Working data —
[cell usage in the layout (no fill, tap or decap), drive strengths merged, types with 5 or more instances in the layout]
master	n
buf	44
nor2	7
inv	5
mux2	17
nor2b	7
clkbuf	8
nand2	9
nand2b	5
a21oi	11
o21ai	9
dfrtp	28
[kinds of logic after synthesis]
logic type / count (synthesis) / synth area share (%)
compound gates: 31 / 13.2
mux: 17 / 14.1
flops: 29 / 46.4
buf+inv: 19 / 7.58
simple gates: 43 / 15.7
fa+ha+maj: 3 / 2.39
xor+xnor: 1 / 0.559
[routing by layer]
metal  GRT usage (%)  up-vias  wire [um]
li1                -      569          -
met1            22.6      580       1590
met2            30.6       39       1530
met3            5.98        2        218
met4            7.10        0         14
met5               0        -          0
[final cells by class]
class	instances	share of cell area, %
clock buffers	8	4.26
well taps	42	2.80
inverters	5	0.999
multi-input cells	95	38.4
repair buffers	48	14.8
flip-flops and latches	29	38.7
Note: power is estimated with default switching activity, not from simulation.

Instructions to follow —
Which lines of the material contain "usage"? List them.

Response to this task —
[cell usage in the layout (no fill, tap or decap), drive strengths merged, types with 5 or more instances in the layout]
metal  GRT usage (%)  up-vias  wire [um]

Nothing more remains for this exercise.